Among the lines below, restate word for word only those from the line with "in_ready_o & ~flush_i;" through the line with "always_ff @(posedge clk_i) begin", with both end lines kept.
INFORMATION PROVIDED section start
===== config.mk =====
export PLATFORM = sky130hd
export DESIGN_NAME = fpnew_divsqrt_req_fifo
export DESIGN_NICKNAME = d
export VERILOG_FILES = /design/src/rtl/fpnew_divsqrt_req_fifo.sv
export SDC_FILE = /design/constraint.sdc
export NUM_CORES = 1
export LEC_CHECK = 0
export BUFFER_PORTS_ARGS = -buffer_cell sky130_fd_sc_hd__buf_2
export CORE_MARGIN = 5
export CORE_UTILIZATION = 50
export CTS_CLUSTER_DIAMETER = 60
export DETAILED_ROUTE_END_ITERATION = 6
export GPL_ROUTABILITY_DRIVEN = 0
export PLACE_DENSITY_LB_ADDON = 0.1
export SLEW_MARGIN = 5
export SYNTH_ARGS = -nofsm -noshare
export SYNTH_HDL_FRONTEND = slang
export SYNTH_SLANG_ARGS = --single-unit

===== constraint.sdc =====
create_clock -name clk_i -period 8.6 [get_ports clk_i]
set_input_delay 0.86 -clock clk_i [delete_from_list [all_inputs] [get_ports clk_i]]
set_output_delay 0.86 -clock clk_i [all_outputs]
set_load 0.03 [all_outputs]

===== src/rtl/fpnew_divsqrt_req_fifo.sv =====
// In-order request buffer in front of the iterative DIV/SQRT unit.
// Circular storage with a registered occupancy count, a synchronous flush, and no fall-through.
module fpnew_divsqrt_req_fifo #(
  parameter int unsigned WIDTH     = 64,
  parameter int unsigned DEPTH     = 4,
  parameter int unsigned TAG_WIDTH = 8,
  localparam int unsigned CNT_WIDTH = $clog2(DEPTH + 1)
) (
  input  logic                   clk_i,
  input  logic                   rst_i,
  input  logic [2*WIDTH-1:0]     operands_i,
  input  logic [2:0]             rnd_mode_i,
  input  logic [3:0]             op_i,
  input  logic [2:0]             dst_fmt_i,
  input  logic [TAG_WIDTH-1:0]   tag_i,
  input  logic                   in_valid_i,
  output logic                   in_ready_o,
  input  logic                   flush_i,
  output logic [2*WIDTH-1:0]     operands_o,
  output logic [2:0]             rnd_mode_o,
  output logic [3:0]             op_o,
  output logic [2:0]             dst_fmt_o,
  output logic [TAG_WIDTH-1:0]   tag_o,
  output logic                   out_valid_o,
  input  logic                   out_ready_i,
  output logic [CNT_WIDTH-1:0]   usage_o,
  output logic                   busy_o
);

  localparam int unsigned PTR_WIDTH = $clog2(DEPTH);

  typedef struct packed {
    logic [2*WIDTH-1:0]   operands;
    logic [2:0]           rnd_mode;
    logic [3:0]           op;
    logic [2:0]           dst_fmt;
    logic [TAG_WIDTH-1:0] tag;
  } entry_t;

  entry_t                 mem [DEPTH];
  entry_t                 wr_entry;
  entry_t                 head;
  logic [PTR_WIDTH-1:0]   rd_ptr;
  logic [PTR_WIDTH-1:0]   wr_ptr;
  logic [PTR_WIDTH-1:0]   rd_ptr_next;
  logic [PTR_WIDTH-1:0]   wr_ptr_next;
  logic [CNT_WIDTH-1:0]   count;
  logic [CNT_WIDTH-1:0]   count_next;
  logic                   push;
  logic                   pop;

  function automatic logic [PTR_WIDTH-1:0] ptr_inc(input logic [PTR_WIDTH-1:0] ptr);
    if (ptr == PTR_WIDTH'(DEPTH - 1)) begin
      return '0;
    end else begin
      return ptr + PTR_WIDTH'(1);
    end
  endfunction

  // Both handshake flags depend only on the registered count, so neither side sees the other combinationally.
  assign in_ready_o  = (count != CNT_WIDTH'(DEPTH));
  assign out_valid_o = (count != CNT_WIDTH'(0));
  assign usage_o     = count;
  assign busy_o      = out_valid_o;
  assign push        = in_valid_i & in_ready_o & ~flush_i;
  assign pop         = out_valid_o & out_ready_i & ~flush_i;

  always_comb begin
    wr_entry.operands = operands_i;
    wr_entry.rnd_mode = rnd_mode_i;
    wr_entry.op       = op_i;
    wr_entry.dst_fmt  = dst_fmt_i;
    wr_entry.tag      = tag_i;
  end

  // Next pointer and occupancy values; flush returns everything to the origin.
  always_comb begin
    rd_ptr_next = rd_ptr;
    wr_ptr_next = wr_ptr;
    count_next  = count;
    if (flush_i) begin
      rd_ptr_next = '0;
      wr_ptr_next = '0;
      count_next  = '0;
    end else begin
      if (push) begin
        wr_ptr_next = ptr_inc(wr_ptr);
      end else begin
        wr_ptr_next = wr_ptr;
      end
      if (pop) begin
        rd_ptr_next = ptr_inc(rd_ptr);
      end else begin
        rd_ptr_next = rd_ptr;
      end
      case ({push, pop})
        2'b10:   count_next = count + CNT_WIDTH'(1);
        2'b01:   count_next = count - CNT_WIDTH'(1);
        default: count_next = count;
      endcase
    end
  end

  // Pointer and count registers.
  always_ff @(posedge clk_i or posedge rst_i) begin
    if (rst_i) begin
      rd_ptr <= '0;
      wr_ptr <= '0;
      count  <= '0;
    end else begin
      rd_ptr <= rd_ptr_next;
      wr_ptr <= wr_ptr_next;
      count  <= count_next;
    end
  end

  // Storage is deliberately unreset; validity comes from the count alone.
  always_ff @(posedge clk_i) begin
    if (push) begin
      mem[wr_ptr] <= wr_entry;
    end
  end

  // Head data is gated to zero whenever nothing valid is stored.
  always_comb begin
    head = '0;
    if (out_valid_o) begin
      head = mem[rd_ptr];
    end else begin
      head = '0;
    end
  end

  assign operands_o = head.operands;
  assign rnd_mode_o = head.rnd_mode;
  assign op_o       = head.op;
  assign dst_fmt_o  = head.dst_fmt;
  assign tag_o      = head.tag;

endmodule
INFORMATION PROVIDED section end
INFORMATION PROVIDED section start
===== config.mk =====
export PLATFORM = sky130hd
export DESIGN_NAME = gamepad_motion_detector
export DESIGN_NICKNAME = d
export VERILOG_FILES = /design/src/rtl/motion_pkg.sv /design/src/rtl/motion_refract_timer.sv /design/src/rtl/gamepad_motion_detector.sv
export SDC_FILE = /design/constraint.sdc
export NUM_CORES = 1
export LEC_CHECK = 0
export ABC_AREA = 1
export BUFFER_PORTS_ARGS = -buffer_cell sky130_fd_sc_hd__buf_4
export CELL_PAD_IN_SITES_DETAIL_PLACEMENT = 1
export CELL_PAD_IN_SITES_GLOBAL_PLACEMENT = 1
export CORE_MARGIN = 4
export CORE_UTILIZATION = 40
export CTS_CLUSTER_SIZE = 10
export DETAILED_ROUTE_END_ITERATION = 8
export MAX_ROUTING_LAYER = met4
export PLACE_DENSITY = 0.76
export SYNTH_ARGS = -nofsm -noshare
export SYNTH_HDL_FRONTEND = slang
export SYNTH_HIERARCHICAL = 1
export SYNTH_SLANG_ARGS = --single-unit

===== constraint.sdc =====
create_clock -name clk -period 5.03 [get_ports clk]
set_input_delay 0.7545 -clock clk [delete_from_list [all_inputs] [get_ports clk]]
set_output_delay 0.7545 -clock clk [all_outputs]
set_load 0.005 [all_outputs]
INFORMATION PROVIDED section end
> **TASK RESPONSE**
  assign push        = in_valid_i & in_ready_o & ~flush_i;
  assign pop         = out_valid_o & out_ready_i & ~flush_i;

  always_comb begin
    wr_entry.operands = operands_i;
    wr_entry.rnd_mode = rnd_mode_i;
    wr_entry.op       = op_i;
    wr_entry.dst_fmt  = dst_fmt_i;
    wr_entry.tag      = tag_i;
  end

  // Next pointer and occupancy values; flush returns everything to the origin.
  always_comb begin
    rd_ptr_next = rd_ptr;
    wr_ptr_next = wr_ptr;
    count_next  = count;
    if (flush_i) begin
      rd_ptr_next = '0;
      wr_ptr_next = '0;
      count_next  = '0;
    end else begin
      if (push) begin
        wr_ptr_next = ptr_inc(wr_ptr);
      end else begin
        wr_ptr_next = wr_ptr;
      end
      if (pop) begin
        rd_ptr_next = ptr_inc(rd_ptr);
      end else begin
        rd_ptr_next = rd_ptr;
      end
      case ({push, pop})
        2'b10:   count_next = count + CNT_WIDTH'(1);
        2'b01:   count_next = count - CNT_WIDTH'(1);
        default: count_next = count;
      endcase
    end
  end

  // Pointer and count registers.
  always_ff @(posedge clk_i or posedge rst_i) begin
    if (rst_i) begin
      rd_ptr <= '0;
      wr_ptr <= '0;
      count  <= '0;
    end else begin
      rd_ptr <= rd_ptr_next;
      wr_ptr <= wr_ptr_next;
      count  <= count_next;
    end
  end

  // Storage is deliberately unreset; validity comes from the count alone.
  always_ff @(posedge clk_i) begin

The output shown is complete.